Blue Shield of California is expanding its relationship with diabetes care company Virta Health by adding it to the payer’s statewide provider network for 2023, the health plan announced Tuesday.

Denver, Colorado-based Virta Health’s platform aims to help people reverse type 2 diabetes. Users get a personalized diet program and a coach, and use monitoring devices and an app to track metrics like blood glucose levels and blood pressure. About 5 to 7% of Blue Shield of California’s members have type 2 diabetes, according to Angie Kalousek-Ebrahimi, senior director of lifestyle medicine at the health plan.

Virta is available this month to all Blue Shield of California members enrolled in preferred provider organization plans for individual and family, fully insured, self funded and Medicare Advantage. The payer has been working with Virta since 2019 when the digital health company joined Blue Shield of California’s Wellvolution, a platform of digital lifestyle apps. Now, in addition to having access through Wellvolution, members can also just go directly to the Virta landing page on Blue Shield’s website to sign up.

“The way we think about this expansion is it’s more about offering new points of access,” Kalousek-Ebrahimi said. “We have one point of access through Wellvolution … We wanted to have another option, another sort of direct relationship with Virta. Some members want to go to the mall, some members want a stand-alone boutique.”

The payer is also working with its providers to inform them on Virta’s services, Kalousek-Ebrahimi said. Patients can be referred to Virta by in-network physicians. They can also work with both a traditional provider and Virta for their diabetes care.

“Many of [our providers] are so busy that they just don’t have the bandwidth or the tools or the technology to do all of the different things that Virta can do, specifically for diabetes,” Kalousek-Ebrahimi stated. “Educating the provider population to refer their members to the Virta program is another really important goal that we have.”

Members who use the Virta program begin by going to a lab to gather measurements, including for their A1C levels. Lab results are then reviewed by Virta physicians, who decide if the member requires the program. If the member does, that person is assigned a coach who talks through goals and sets up the program. Users receive personalized recommendations on nutrition and are shipped biomarker testing supplies, including a scale, meter and blood glucose and blood ketone strips.

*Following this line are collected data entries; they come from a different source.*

[src/rtl/cost_rom_arbiter.sv]
// cost_rom_arbiter
// Shares the single-ported 8x8 job-cost table between two assignment-search
// engines. Round-robin grant, locked bursts with a stall timeout, zero-bubble
// handover, and a fixed two-cycle read return routed back to the requester
// that issued the transfer.
module cost_rom_arbiter #(
    parameter int BURST_LEN    = 8,
    parameter int IDLE_TIMEOUT = 4
) (
    input  logic       clk,
    input  logic       rst_n,
    input  logic       i_req0,
    input  logic       i_lock0,
    input  logic [2:0] i_w0,
    input  logic [2:0] i_j0,
    input  logic       i_req1,
    input  logic       i_lock1,
    input  logic [2:0] i_w1,
    input  logic [2:0] i_j1,
    output logic       o_gnt0,
    output logic       o_gnt1,
    output logic       o_rvalid0,
    output logic       o_rvalid1,
    output logic [6:0] o_rdata0,
    output logic [6:0] o_rdata1,
    output logic [2:0] o_w,
    output logic [2:0] o_j,
    output logic       o_rom_en,
    input  logic [6:0] i_cost
);

    typedef enum logic [1:0] {
        ST_IDLE = 2'd0,
        ST_OWN0 = 2'd1,
        ST_OWN1 = 2'd2
    } state_t;

    localparam logic [3:0] BURST_LAST = 4'(BURST_LEN - 1);
    localparam logic [2:0] STALL_LAST = 3'(IDLE_TIMEOUT - 1);

    state_t     r_state;
    logic       r_gnt0;
    logic       r_gnt1;
    logic       r_rr;
    logic [3:0] r_burst_cnt;
    logic [2:0] r_stall_cnt;
    logic [2:0] r_w_last;
    logic [2:0] r_j_last;
    logic       r_tag_valid;
    logic       r_tag_id;
    logic       r_rvalid0;
    logic       r_rvalid1;
    logic [6:0] r_rdata0;
    logic [6:0] r_rdata1;

    logic       w_own0;
    logic       w_own1;
    logic       w_owner_id;
    logic       w_req_own;
    logic       w_lock_own;
    logic       w_req_oth;
    logic       w_xfer;
    logic       w_release;
    logic [2:0] w_addr_w;
    logic [2:0] w_addr_j;
    state_t     w_next_state;

    // Owner view: the current owner's request/lock, the contender's request.
    assign w_own0     = (r_state == ST_OWN0);
    assign w_own1     = (r_state == ST_OWN1);
    assign w_owner_id = w_own1;
    assign w_req_own  = w_own1 ? i_req1  : i_req0;
    assign w_lock_own = w_own1 ? i_lock1 : i_lock0;
    assign w_req_oth  = w_own1 ? i_req0  : i_req1;
    assign w_xfer     = (w_own0 & i_req0) | (w_own1 & i_req1);
    assign w_addr_w   = w_own1 ? i_w1 : i_w0;
    assign w_addr_j   = w_own1 ? i_j1 : i_j0;

    // End of tenure: unlocked transfer, full burst, unlocked drop, or stall timeout.
    assign w_release = (w_own0 | w_own1) &
                       ( w_req_own ? (!w_lock_own || (r_burst_cnt == BURST_LAST))
                                   : (!w_lock_own || (r_stall_cnt == STALL_LAST)) );

    // Next-state selection: winner from IDLE, handover or re-grant on release.
    always_comb begin
        // NOTE: default first so every path assigns w_next_state and no latch is inferred.
        w_next_state = r_state;
        case (r_state)
            ST_IDLE: begin
                if (i_req0 && i_req1) begin
                    w_next_state = r_rr ? ST_OWN1 : ST_OWN0;
                end else if (i_req0) begin
                    w_next_state = ST_OWN0;
                end else if (i_req1) begin
                    w_next_state = ST_OWN1;
                end
            end
            default: begin
                if (w_release) begin
                    if (w_req_oth) begin
                        w_next_state = w_own1 ? ST_OWN0 : ST_OWN1;
                    end else if (!w_req_own) begin
                        w_next_state = ST_IDLE;
                    end
                end
            end
        endcase
    end

    // Arbitration FSM with registered grants, round-robin pointer and tenure counters.
    always_ff @(posedge clk or negedge rst_n) begin
        if (!rst_n) begin
            r_state     <= ST_IDLE;
            r_gnt0      <= 1'b0;
            r_gnt1      <= 1'b0;
            r_rr        <= 1'b0;
            r_burst_cnt <= '0;
            r_stall_cnt <= '0;
        end else begin
            // NOTE: non-blocking assignments so every register samples pre-edge values.
            r_state <= w_next_state;
            r_gnt0  <= (w_next_state == ST_OWN0);
            r_gnt1  <= (w_next_state == ST_OWN1);
            if (w_release) begin
                r_rr <= ~w_owner_id;
            end
            if ((r_state == ST_IDLE) || w_release) begin
                r_burst_cnt <= '0;
                r_stall_cnt <= '0;
            end else if (w_xfer) begin
                r_burst_cnt <= r_burst_cnt + 4'd1;
                r_stall_cnt <= '0;
            end else begin
                // Owner not requesting and not released means it is holding the lock.
                r_stall_cnt <= r_stall_cnt + 3'd1;
            end
        end
    end

    // Remember the last table address so W/J hold between transfers.
    always_ff @(posedge clk or negedge rst_n) begin
        if (!rst_n) begin
            r_w_last <= '0;
            r_j_last <= '0;
        end else if (w_xfer) begin
            r_w_last <= w_addr_w;
            r_j_last <= w_addr_j;
        end
    end

    // Tag each transfer, then steer the table data to the requester that issued it.
    always_ff @(posedge clk or negedge rst_n) begin
        if (!rst_n) begin
            r_tag_valid <= 1'b0;
            r_tag_id    <= 1'b0;
            r_rvalid0   <= 1'b0;
            r_rvalid1   <= 1'b0;
            r_rdata0    <= '0;
            r_rdata1    <= '0;
        end else begin
            r_tag_valid <= w_xfer;
            r_tag_id    <= w_owner_id;
            r_rvalid0   <= r_tag_valid & ~r_tag_id;
            r_rvalid1   <= r_tag_valid &  r_tag_id;
            if (r_tag_valid && !r_tag_id) begin
                r_rdata0 <= i_cost;
            end
            if (r_tag_valid && r_tag_id) begin
                r_rdata1 <= i_cost;
            end
        end
    end

    assign o_gnt0    = r_gnt0;
    assign o_gnt1    = r_gnt1;
    assign o_rom_en  = w_xfer;
    assign o_w       = w_xfer ? w_addr_w : r_w_last;
    assign o_j       = w_xfer ? w_addr_j : r_j_last;
    assign o_rvalid0 = r_rvalid0;
    assign o_rvalid1 = r_rvalid1;
    assign o_rdata0  = r_rdata0;
    assign o_rdata1  = r_rdata1;

endmodule
--- src/rtl/fp_normalize_round_pkg.sv ---
// Shared FP32 constants, the packed single-precision layout and the
// normalize/round sequencer states.
package fp_normalize_round_pkg;
   localparam int FP32_EXP_W  = 8;
   localparam int FP32_FRAC_W = 23;
   localparam int FP32_BIAS   = 127;
   localparam int EXP_MAX     = 255;
   localparam int RAW_MANT_W  = 28;
   // Internal exponent is signed and two bits wider so +1 carries past 255 stay visible
   localparam int IEXP_W      = 10;
   localparam logic signed [IEXP_W-1:0] IEXP_MAX = IEXP_W'(EXP_MAX);

   typedef struct packed {
      logic                   sign;
      logic [FP32_EXP_W-1:0]  exp;
      logic [FP32_FRAC_W-1:0] frac;
   } fp32_t;

   typedef enum logic [1:0] {IDLE, NORM, ROUND, DONE} nr_state_e;
endpackage

--- src/rtl/fp_normalize_round_if.sv ---
// Upstream operand and downstream result handshakes of the normalize/round stage.
interface fp_normalize_round_if;
   import fp_normalize_round_pkg::*;

   logic                  in_valid;
   logic                  in_ready;
   logic                  in_sign;
   logic [FP32_EXP_W-1:0] in_exp;
   logic [RAW_MANT_W-1:0] in_mant;
   logic                  out_valid;
   logic                  out_ready;
   logic [31:0]           result;
   logic                  overflow;
   logic                  underflow;
   logic                  inexact;

   modport master (
      output in_valid, in_sign, in_exp, in_mant, out_ready,
      input  in_ready, out_valid, result, overflow, underflow, inexact
   );

   modport slave (
      input  in_valid, in_sign, in_exp, in_mant, out_ready,
      output in_ready, out_valid, result, overflow, underflow, inexact
   );
endinterface

--- src/rtl/fp_normalize_round_rne.sv ---
// Combinational round-to-nearest-even of a normalized (or denormal) 24-bit
// significand with guard/round/sticky, producing the packed exponent field.
module fp_round_rne
   import fp_normalize_round_pkg::*;
(
   input  logic [FP32_FRAC_W:0]      sig_i,
   input  logic [2:0]                grs_i,
   input  logic signed [IEXP_W-1:0]  exp_i,
   output logic [FP32_FRAC_W-1:0]    frac_o,
   output logic [FP32_EXP_W-1:0]     exp_o,
   output logic                      overflow_o,
   output logic                      inexact_o
);
   logic                        up;
   logic [FP32_FRAC_W+1:0]      sum;
   logic [FP32_FRAC_W:0]        sig_r;
   logic signed [IEXP_W-1:0]    exp_r;

   always_comb begin
      up  = grs_i[2] & (grs_i[1] | grs_i[0] | sig_i[0]);
      sum = {1'b0, sig_i} + {{(FP32_FRAC_W+1){1'b0}}, up};
      if (sum[FP32_FRAC_W+1]) begin
         sig_r = sum[FP32_FRAC_W+1:1];
         exp_r = exp_i + IEXP_W'(1);
      end else begin
         sig_r = sum[FP32_FRAC_W:0];
         exp_r = exp_i;
      end
      overflow_o = (exp_r >= IEXP_MAX);
      inexact_o  = (|grs_i) | overflow_o;
      if (overflow_o) begin
         frac_o = '0;
         exp_o  = '1;
      end else begin
         frac_o = sig_r[FP32_FRAC_W-1:0];
         // A clear hidden bit means denormal or zero; a denormal that rounded
         // into the hidden bit already carries exponent 1
         exp_o  = sig_r[FP32_FRAC_W] ? exp_r[FP32_EXP_W-1:0] : '0;
      end
   end
endmodule

--- src/rtl/fp_normalize_round.sv ---
// Post-add normalize (one left shift per cycle) and RNE round stage of the
// FP32 adder; one operation in flight, valid/ready on both sides.
module fp_normalize_round
   import fp_normalize_round_pkg::*;
#(
   parameter int MANT_W = RAW_MANT_W,
   parameter int EXP_W  = FP32_EXP_W
) (
   input  logic                clk,
   input  logic                rst,
   fp_normalize_round_if.slave bus
);
   nr_state_e                state_q, state_d;
   logic                     sign_q, sign_d;
   logic signed [IEXP_W-1:0] exp_q, exp_d;
   logic [MANT_W-1:0]        mant_q, mant_d;
   logic                     special_q, special_d;
   fp32_t                    result_q, result_d;
   logic                     ovf_q, ovf_d;
   logic                     unf_q, unf_d;
   logic                     inx_q, inx_d;

   logic                     accept;
   logic [FP32_FRAC_W-1:0]   rnd_frac;
   logic [FP32_EXP_W-1:0]    rnd_exp;
   logic                     rnd_ovf;
   logic                     rnd_inx;

   assign bus.in_ready  = (state_q == IDLE) & ~rst;
   assign accept        = bus.in_valid & bus.in_ready;
   assign bus.out_valid = (state_q == DONE);
   assign bus.result    = result_q;
   assign bus.overflow  = ovf_q;
   assign bus.underflow = unf_q;
   assign bus.inexact   = inx_q;

   fp_round_rne u_round (
      .sig_i      (mant_q[26:3]),
      .grs_i      (mant_q[2:0]),
      .exp_i      (exp_q),
      .frac_o     (rnd_frac),
      .exp_o      (rnd_exp),
      .overflow_o (rnd_ovf),
      .inexact_o  (rnd_inx)
   );

   always_comb begin
      state_d   = state_q;
      sign_d    = sign_q;
      exp_d     = exp_q;
      mant_d    = mant_q;
      special_d = special_q;
      result_d  = result_q;
      ovf_d     = ovf_q;
      unf_d     = unf_q;
      inx_d     = inx_q;
      unique case (state_q)
         IDLE: begin
            if (accept) begin
               state_d   = NORM;
               sign_d    = bus.in_sign;
               mant_d    = bus.in_mant;
               special_d = (bus.in_exp == '1);
               exp_d     = (bus.in_exp == '0) ? IEXP_W'(1)
                                              : {{(IEXP_W-EXP_W){1'b0}}, bus.in_exp};
            end
         end
         NORM: begin
            if (special_q || (mant_q == '0)) begin
               state_d = ROUND;
            end else if (mant_q[27]) begin
               // Carry out of the adder: the dropped bit folds into sticky
               mant_d  = {1'b0, mant_q[27:2], mant_q[1] | mant_q[0]};
               exp_d   = exp_q + IEXP_W'(1);
               state_d = ROUND;
            end else if (mant_q[26] || (exp_q == IEXP_W'(1))) begin
               state_d = ROUND;
            end else begin
               mant_d  = {mant_q[26:0], 1'b0};
               exp_d   = exp_q - IEXP_W'(1);
            end
         end
         ROUND: begin
            state_d = DONE;
            if (special_q) begin
               result_d = {sign_q, 8'hFF, mant_q[25:3]};
               ovf_d    = 1'b0;
               unf_d    = 1'b0;
               inx_d    = 1'b0;
            end else if (mant_q == '0) begin
               result_d = '0;
               ovf_d    = 1'b0;
               unf_d    = 1'b0;
               inx_d    = 1'b0;
            end else begin
               result_d = {sign_q, rnd_exp, rnd_frac};
               ovf_d    = rnd_ovf;
               unf_d    = (rnd_exp == '0) & rnd_inx;
               inx_d    = rnd_inx;
            end
         end
         DONE: begin
            if (bus.out_ready) state_d = IDLE;
         end
         default: state_d = IDLE;
      endcase
   end

   always_ff @(posedge clk) begin
      if (rst) begin
         state_q  <= IDLE;
         result_q <= '0;
         ovf_q    <= 1'b0;
         unf_q    <= 1'b0;
         inx_q    <= 1'b0;
      end else begin
         state_q  <= state_d;
         result_q <= result_d;
         ovf_q    <= ovf_d;
         unf_q    <= unf_d;
         inx_q    <= inx_d;
      end
   end

   // Operand datapath is only meaningful after an accept, so it is not reset
   always_ff @(posedge clk) begin
      sign_q    <= sign_d;
      exp_q     <= exp_d;
      mant_q    <= mant_d;
      special_q <= special_d;
   end
endmodule
--- src/flat_wrapper.sv ---
// flat-port wrapper written by rule: the top's interface ports become plain ports
module fp_normalize_round_flat import fp_normalize_round_pkg::*;
#(
   parameter int MANT_W = RAW_MANT_W,
   parameter int EXP_W  = FP32_EXP_W
)
  (clk, rst, bus_in_valid, bus_in_sign, bus_in_exp, bus_in_mant, bus_out_ready, bus_in_ready, bus_out_valid, bus_result, bus_overflow, bus_underflow, bus_inexact);
  fp_normalize_round_if bus_i ();
  input  logic clk;
  input  logic rst;
  input wire logic [$bits(bus_i.in_valid)-1:0] bus_in_valid;
  input wire logic [$bits(bus_i.in_sign)-1:0] bus_in_sign;
  input wire logic [$bits(bus_i.in_exp)-1:0] bus_in_exp;
  input wire logic [$bits(bus_i.in_mant)-1:0] bus_in_mant;
  input wire logic [$bits(bus_i.out_ready)-1:0] bus_out_ready;
  output wire logic [$bits(bus_i.in_ready)-1:0] bus_in_ready;
  output wire logic [$bits(bus_i.out_valid)-1:0] bus_out_valid;
  output wire logic [$bits(bus_i.result)-1:0] bus_result;
  output wire logic [$bits(bus_i.overflow)-1:0] bus_overflow;
  output wire logic [$bits(bus_i.underflow)-1:0] bus_underflow;
  output wire logic [$bits(bus_i.inexact)-1:0] bus_inexact;
  assign bus_i.in_valid = bus_in_valid;
  assign bus_i.in_sign = bus_in_sign;
  assign bus_i.in_exp = bus_in_exp;
  assign bus_i.in_mant = bus_in_mant;
  assign bus_i.out_ready = bus_out_ready;
  assign bus_in_ready = bus_i.in_ready;
  assign bus_out_valid = bus_i.out_valid;
  assign bus_result = bus_i.result;
  assign bus_overflow = bus_i.overflow;
  assign bus_underflow = bus_i.underflow;
  assign bus_inexact = bus_i.inexact;
  fp_normalize_round #(.MANT_W(MANT_W), .EXP_W(EXP_W)) u_core (.clk(clk), .rst(rst), .bus(bus_i));
endmodule
--- config.mk ---
export PLATFORM = sky130hd
export DESIGN_NAME = fp_normalize_round_flat
export DESIGN_NICKNAME = d
export VERILOG_FILES = /design/src/rtl/fp_normalize_round_pkg.sv /design/src/rtl/fp_normalize_round_if.sv /design/src/rtl/fp_normalize_round_rne.sv /design/src/rtl/fp_normalize_round.sv /design/src/flat_wrapper.sv
export SDC_FILE = /design/constraint.sdc
export NUM_CORES = 1
export LEC_CHECK = 0
export CORE_MARGIN = 2
export CORE_UTILIZATION = 50
export CTS_CLUSTER_SIZE = 12
export DETAILED_ROUTE_END_ITERATION = 12
export PLACE_DENSITY = 0.77
export SLEW_MARGIN = 20
export SYNTH_ARGS = -nofsm -noshare
export SYNTH_HDL_FRONTEND = slang
export SYNTH_SLANG_ARGS = --single-unit
--- constraint.sdc ---
create_clock -name clk -period 2.62 [get_ports clk]
set_input_delay 0.655 -clock clk [delete_from_list [all_inputs] [get_ports clk]]
set_output_delay 0.655 -clock clk [all_outputs]
set_load 0.01 [all_outputs]
==> results.yml <==
cts:
  cts_tree: "yes"
  cts_buffer_depth: 2
  clk_latency_ns: 0.35
  h-tree-depth: 3
  clk_pin_slew_ns: 0.08
  clock-root-buffer: "clkbuf_8"
  cts_buffers: 9
  clock-sinks: 77
die:
  fp.dieW_um: 105
  start_util: 0.518
  dieHeight_um: 105
  fp.dieArea_um2: 11000
  io_pins: 78
  fp-row-count: 36
  core_um2: 9860
global_routing:
  antenna_found_initial: 0
  grt_pass1_vias: 4770
  grt_usage: 0.273
  grt_start_max_net_pins: 65
  grt_pass1_wl_um: 24300
  grt-ovfl-total: 0
worst_setup_path:
  crit_fanout: 37
  startpoint: "u_core.mant_q[17]"
  path_class: "flip-flop to flip-flop"
  critPathArrivalTime_ns: 2.53
  reg2reg_slack_ns: 0.09
  endpoint_kind: "flip-flop"
  required_ns: 2.62
  reg2reg_depth: 6
  start_kind: "flip-flop"
  rr_startpoint: "u_core.mant_q[17]"
  crit_end: "u_core.exp_q[8]"
  reg2reg_to: "u_core.exp_q[8]"
sta:
  clock_skew_ns: 0.00547
  tightest_slew_ns: 0.612
  setup_viol: 0
  grt_setup_unrepaired: "true"
  timing.fmax_mhz: 396
  period_share: 0.965
  final_hold_viol_count: 0
  maxSlewHeadroom: 0.592
  period_needed_ns: 2.53
  drv_slew: 0
  fin_ws_ns: 0.0916
layout:
  syn_to_final_growth_pct: 30.7
  n_antenna_cell: 0
  num-nets-final: 776
  stdcell_area_um2: 6680
  final_cell_mix: "nor2_1 (89), buf_4 (82), clkdlybuf4s50_1 (77)"
  fin_cells: 864
  final_util: 0.677
  drive_above_1_share: 0.183
  fill_cells: 832
  layout_commonest_cell: "nor2_1"
drt:
  wire_per_inst_um: 17.2
  route.vias.total: 5111
  drt_iter0_drc: 350
  drtPass1Iterations: 4
  vias_per_cell: 5.92
  drc: 0
  totalWireLength_um: 14900
  antenna_left: 0
yosys:
  syn_area_um2: 5110
  synth-seq-cells: 77
  synth_warnings: 0
  syn_nets: 659
  ys.flop_type: "edfxtp_1"
  ys_async_sr_fraction: 0
  syn_avg_cell_area_um2: 8.39
  synth_edf_count: 40
  synth_cells: 609
  synth_cell_types: 70
  ys_seq_area_frac: 0.380
run_status:
  status: "finished clean"
placement:
  dpl.hpwl_um: 11000
  preCtsSetupSlack_ns: -0.0427
  port_buffers: 77
  routabilityCongestion: 0.961
  dpl-instance-area_um2: 6400
  dp.cells: 841
job:
  max_cap_violations: 0
power:
  ir_drop_v: 0.000570
  power.leakage_nw: 2.52
  p_per_area_nw_per_um2: 989
min_path:
  worstHoldPathType: "flip-flop to flip-flop"
==> worst max-delay path, stage by stage (launching register included) <==
cell	delay, ns
edfxtp_1	0.54
nor4_1	0.11
nand4_1	0.23
o21bai_1	0.19
buf_4	0.19
a22oi_1	0.34
o31a_4	0.55
==> power breakdown <==
group / switching, mW / internal, mW / leakage (nW)
Combinational: 1.87 / 1.59 / 1.75
Sequential: 0.437 / 1.82 / 0.672
Clock: 0.420 / 0.477 / 0.103
==> cells in the mapped netlist (3+ instances only) <==
cell / instances / area, um2
nor2_1: 90 / 338
a21oi_1: 71 / 355
edfxtp_1: 40 / 1200
dfxtp_1: 37 / 741
clkbuf_1: 34 / 128
nand2_1: 34 / 128
and3_1: 31 / 194
o21ai_0: 18 / 90.1
xnor2_1: 18 / 158
nor3_1: 16 / 80.1
buf_2: 15 / 75.1
inv_1: 14 / 52.6
nand3_1: 13 / 65.1
nand4_1: 13 / 81.3
nor2b_1: 12 / 75.1
a311oi_1: 11 / 96.3
a31oi_1: 11 / 68.8
ha_1: 9 / 113
a221o_1: 8 / 80.1
mux2_2: 7 / 78.8
nor4_1: 7 / 43.8
a22oi_1: 6 / 45.0
or3_1: 6 / 37.5
a21o_1: 4 / 30.0
nand2b_1: 4 / 25.0
o22ai_2: 4 / 50.1
a211oi_1: 3 / 22.5
and2_1: 3 / 18.8
nand3b_1: 3 / 22.5
nand4b_1: 3 / 26.3
o211ai_1: 3 / 22.5
o21a_1: 3 / 22.5
or4_1: 3 / 22.5
==> stage by stage <==
step	hold slack, ns	setup TNS, ns	power, mW
floorplan	0.470	0	4.23
global placement	0.448	0	5.50
detailed placement	0.455	-1.57	5.59
CTS	0.465	0	6.49
global route	0.489	-0.0441	7.05
finish	0.465	0	6.61
==> final cells by class <==
cell class / instances / area [um2] / area share
tap: 133 / 166 / 0.0249
multi-input combinational: 465 / 2940 / 0.439
clock buffer: 16 / 199 / 0.0298
sequential: 77 / 1940 / 0.291
inverter: 14 / 52.6 / 0.00786
timing repair buffer: 159 / 1390 / 0.207
==> registers in the layout (all words and copies together), names as in the netlist <==
name / flops
u_core.state_q: 2
u_core.exp_q: 10
u_core.special_q: 1
u_core.sign_q: 1
u_core.bus.result: 32
u_core.bus.overflow: 1
u_core.bus.underflow: 1
u_core.bus.inexact: 1
u_core.mant_q: 28
==> worst min path at each step <==
stage / slack [ns] / depth (start not counted) / end / startpoint
after floorplan: 0.47 / 2 / u_core.bus.underflow / u_core.bus.underflow
after global placement: 0.45 / 2 / u_core.bus.underflow / u_core.bus.underflow
after detailed placement: 0.45 / 2 / u_core.bus.underflow / u_core.bus.underflow
after CTS: 0.47 / 2 / u_core.bus.underflow / u_core.bus.underflow
after global routing: 0.49 / 2 / u_core.bus.underflow / u_core.bus.underflow
final: 0.47 / 2 / u_core.bus.underflow / u_core.bus.underflow
==> repair_timing <==
action,CTS,global route
setup buffers,0,7
pin swaps,0,2
endpoints found under the setup margin,12,22
hold buffers,0,0
gates resized for setup,2,7
hold endpoints to repair,0,0
==> logic make-up after synthesis <==
group | after synthesis | synth area share
adder cells (fa/ha/maj) | 9 | 0.0220
XOR/XNOR | 21 | 0.0374
AO/OA/AOI/OAI | 171 | 0.222
flip-flops | 77 | 0.380
buffers and inverters | 67 | 0.0546
AND/OR/NAND/NOR | 255 | 0.264
multiplexers | 9 | 0.0193
==> metal layers <==
layer  routed length, um  GRT usage  share of wire  vias up
met5                   0          0              0        -
met4                 274     0.0943          0.018        0
met3                 946     0.0318          0.064       20
met2                6410      0.405           0.43      193
met1                7240      0.410           0.49     2407
li1                    -          -              -     2491
Note: power is estimated with default switching activity, not from simulation.
File: config.mk
export PLATFORM = sky130hd
export DESIGN_NAME = bayer_gain_pipe
export DESIGN_NICKNAME = d
export VERILOG_FILES = /design/src/rtl/bayer_gain_pipe.sv
export SDC_FILE = /design/constraint.sdc
export NUM_CORES = 1
export LEC_CHECK = 0
export ABC_AREA = 1
export BUFFER_PORTS_ARGS = -buffer_cell sky130_fd_sc_hd__clkbuf_2
export CORE_MARGIN = 5
export CORE_UTILIZATION = 45
export DETAILED_ROUTE_END_ITERATION = 10
export GPL_TIMING_DRIVEN = 0
export PLACE_DENSITY = 0.67
export SLEW_MARGIN = 5
export SYNTH_ARGS = -nofsm -noshare
export SYNTH_HDL_FRONTEND = slang
export SYNTH_SLANG_ARGS = --single-unit
File: constraint.sdc
create_clock -name clk_i -period 12 [get_ports clk_i]
set_input_delay 2.4 -clock clk_i [delete_from_list [all_inputs] [get_ports clk_i]]
set_output_delay 2.4 -clock clk_i [all_outputs]
set_load 0.01 [all_outputs]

Blue Shield of California chose to expand its partnership with Virta after seeing the results it was driving for members, Kalousek-Ebrahimi said. Members who used Virta through Wellvolution for a year experienced an average 7% weight loss and improved A1C levels by 1.1%. Peer reviewed research on the company also showed that Virta patients lowered A1C levels by 1.3% on average and lost 12% of their body weight over a year.

“It really comes down to results,” Kalousek-Ebrahimi stated. “There are a lot of programs that help people lose weight or feel better. This program is specifically tailored to helping members reverse type 2 diabetes and that was very compelling.”

Other digital health companies for diabetes care include Omada and Livongo, part of Teladoc.